Hecha una furia, cambió de nuevo al vestido de seda tarabonés —en esta ocasión aun más ajustado a su cuerpo— y propinó una patada a la muñeca, que salió volando por el aire y desapareció de repente. Esa Melaine probablemente le había echado el ojo a Lan; todos los Aiel parecían considerarlo como una especie de héroe. El cuello alto se convirtió en otro de encaje, y la profunda abertura del escote dejó al descubierto el nacimiento de sus senos. Si a esa mujer se le ocurría siquiera sonreírle… ¡Si se atrevía a…! De repente reparó en que el escote descendía a una velocidad vertiginosa al tiempo que se ampliaba hacia los hombros, y lo hizo subir de nuevo; no del todo, pero sí lo suficiente para que no le causara sonrojo. El vestido se había vuelto tan ajustado que la mujer no podía moverse, así que también rectificó aquello.

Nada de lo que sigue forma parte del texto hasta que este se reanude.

Context: an optimization exercise on an open-source flow, tuned for small area, a short achievable clock period and few clock cycles. The choices shown serve that exercise and are no tape-out recipe. At most, simulation tests tie the RTL to the original design; equivalence was not proved. No activity file was given, so power comes from the tool's default toggle rates.

Design pjv_engine, start of the top module:
module pjv_engine (
    input  wire        clk,
    input  wire        rst,
    input  wire        reg_we,
    input  wire [3:0]  reg_addr,
    input  wire [31:0] reg_wdata,
    output reg  [31:0] reg_rdata,
    input  wire        kbuf_wr,       
    output wire        busy,
    output wire        kmem_re,
    output wire [16:0] kmem_addr,
    input  wire [7:0]  kmem_rdata,
    output wire        dmem_re,
    output wire [11:0] dmem_raddr,
    input  wire [7:0]  dmem_rdata,
    output wire        dmem_we,
    output wire [11:0] dmem_waddr,
    output wire [7:0]  dmem_wdata
);
==> flow/config.mk <==
export PLATFORM = sky130hd
export DESIGN_NAME = pjv_engine
export DESIGN_NICKNAME = pjv_engine
export VERILOG_FILES = /design/flow/design.v
export SDC_FILE = /design/flow/constraint.sdc
export NUM_CORES = 4
export LEC_CHECK = 0
export CAP_MARGIN = 20
export CORE_MARGIN = 2
export CORE_UTILIZATION = 50
export SETUP_SLACK_MARGIN = 4.0
export SLEW_MARGIN = 20
export SYNTH_HIERARCHICAL = 1
export SYNTH_MINIMUM_KEEP_SIZE = 0
export TNS_END_PERCENT = 0
==> flow/constraint.sdc <==
create_clock -name core_clock -period 8.0 [get_ports {clk}]
set_input_delay 1.6000 -clock core_clock [delete_from_list [all_inputs] [get_ports {clk}]]
set_output_delay 1.6000 -clock core_clock [all_outputs]
set_load 0.01 [all_outputs]
standard.sh (not shown) runs the stock make flow with config.mk's settings and CLKGATE_MAP_FILE= SYNTH_SCRIPT=/design/flow/synth_recipe.tcl, a recipe that flattens the netlist after the stock synthesis.
==> flow/flow/run.sh <==
#!/bin/bash
# Standard ORFS layout, with plain buffers (not delay cells) on the ports and
# no dummy balancing loads in the clock tree.
set -euo pipefail
export BUFFER_PORTS_ARGS="-buffer_cell sky130_fd_sc_hd__buf_2"
export CTS_ARGS="-sink_clustering_enable -repair_clock_nets -dont_use_dummy_load"
bash standard.sh > standard.log 2>&1
Next try:
--- a/flow/design.v
+++ b/flow/design.v
@@ -170,27 +170,30 @@
     reg [15:0] klen;
     reg [7:0]  jfreq;
     reg [23:0] jlen;
     reg [15:0] jdm;
     reg        dir;         
     reg [15:0] pos;         
     reg        pol;         
     reg        sa, sbj, sbp, sbf;   
-    reg        v1;          
+    reg        vk;          
     reg        ks;          
+    reg        v1;          
     reg        vw;          
     reg [7:0]  wsum;        
     reg [11:0] widx;        
     assign busy = ~st_idle;
     wire [11:0] wi   = erract[11:0];    
     wire [3:0]  pass = erract[15:12];   
     wire        wl   = erract[16];      
     wire        n1   = erract[17];      
     wire        n2   = erract[27];      
+    wire [7:0]  kreg = erract[25:18];   
+    wire        ksw  = erract[26];      
     wire [5:0]  bc   = erract[23:18];   
     wire [3:0]  kc   = erract[29:26];   
     wire        cb   = erract[30];      
     wire        jb   = erract[31];      
     wire [8:0]  jint = dlen[21:13];     
     wire [8:0]  jint_f = {jint[7:0], 1'b0} + {7'd0, cb & jb, cb ^ jb};
     wire [8:0]  cnt  = dlen[30:22];     
     wire        jmp  = dlen[31];        
@@ -244,29 +247,30 @@
         .m255   (st_ji),
         .cin    (st_run | (st_jd & cb)),
         .y      (ma_y),
         .w      (ma_w)
     );
     wire [11:0] nm1    = dlen[11:0] - 12'd1;         
     wire [11:0] ri     = wl ? 12'd0 : wi + 12'd1;    
     wire        done   = wl && (pass == 4'd10);
-    wire        issue  = st_run && !done && !(n1 && (v1 || vw)) && !(n2 && v1 && vw);
+    wire        issue  = st_run && !done && !(n1 && (vk || v1)) && !(n2 && vk && v1);
+    wire        dexe   = vk && st_run && !done;
     wire [7:0]  nbyte;
     pjv_add8 u_add8 (
         .a   (dmem_rdata),
-        .b   (kmem_rdata ^ {8{ks}}),
-        .cin (ks),
+        .b   (kreg ^ {8{ksw}}),
+        .cin (ksw),
         .y   (nbyte)
     );
     assign dmem_we    = vw;
     assign dmem_waddr = widx;
     assign dmem_wdata = wsum;
     assign dmem_raddr = ri;
-    assign dmem_re    = issue;
+    assign dmem_re    = dexe;
     wire        kd_lo   = st_kd && !kc[3] && (kc[2:0] != 3'd7);
     assign kmem_addr = kd_lo ? {14'd0, kc[2:0]} : ({1'b0, pos} + 17'd7);
     assign kmem_re   = issue | (st_kd && !kc[3]);
     wire [7:0]  kb = kmem_rdata;      
     task automatic finish_cmd(input [3:0] sub, input [31:0] act_v);
         begin
             ok      <= (sub == 4'd0);
             errsub  <= sub;
@@ -297,20 +301,22 @@
             st_run   <= 1'b0;
             kvalid   <= 1'b0;
             ok       <= 1'b0;
             errsub   <= 4'd0;
             erract   <= 32'd0;
             pos      <= 16'd0;
             kbuf_len <= 32'd0;
             dlen     <= 32'd0;
+            vk       <= 1'b0;
             v1       <= 1'b0;
             vw       <= 1'b0;
         end else begin
-            v1 <= issue;
+            vk <= issue;
+            v1 <= dexe;
             vw <= v1;
             if (v1) begin
                 wsum <= nbyte;
                 widx <= wi;
             end
             if (st_idle) begin
                 if (kbuf_wr)
                     kvalid <= 1'b0;
@@ -453,21 +459,25 @@
                 st_js <= 1'b0;
                 if (dlen[12:0] == 13'd0) begin
                     dlen[31:13] <= 19'd0;
                     finish(4'd0, 32'd0);
                 end
                 else
                     st_run <= 1'b1;
             end
-            if (issue) begin
+            if (dexe) begin
+                erract[25:18] <= kmem_rdata;
+                erract[26]    <= ks;
                 erract[11:0]   <= ri;
                 erract[16]   <= (ri == nm1);
                 if (wl)
                     erract[15:12] <= pass + 4'd1;
+            end
+            if (issue) begin
                 ks   <= (dir != pol);
                 pos  <= ma_y;
                 if (jmp) begin
                     dlen[30:22] <= jint;
                     pol <= ~pol;
                 end else begin
                     dlen[30:22] <= cnt - 9'd1;
                 end
Clock power is about the same.
Via count is higher by a few percent.
Routed wire length is higher by a little under a tenth.
Setup slack degrades by 23 ps.
Critical path depth is lower by 1.
Sequential power stays flat.
Non-clock buffer count is lower by 27.
Global-route usage is higher by 3.2 points.
First-iteration DRC count is higher by about a fifth.
Final area hardly moves.
No run of this note included a check of the RTL's function; only the layout flow was run.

De modo que se suponía que debía pedir permiso, ¿no? Que tenía que suplicar a la Sabias antes de poder hacer algo, ¿verdad? ¿Acaso no había derrotado a Moghedien? Se habían mostrado adecuadamente impresionadas cuando lo supieron, pero parecían haberlo olvidado ya.
Si no podía recurrir a Birgitte para descubrir qué estaba ocurriendo en la Torre, puede que hubiera un modo de averiguarlo por sí misma.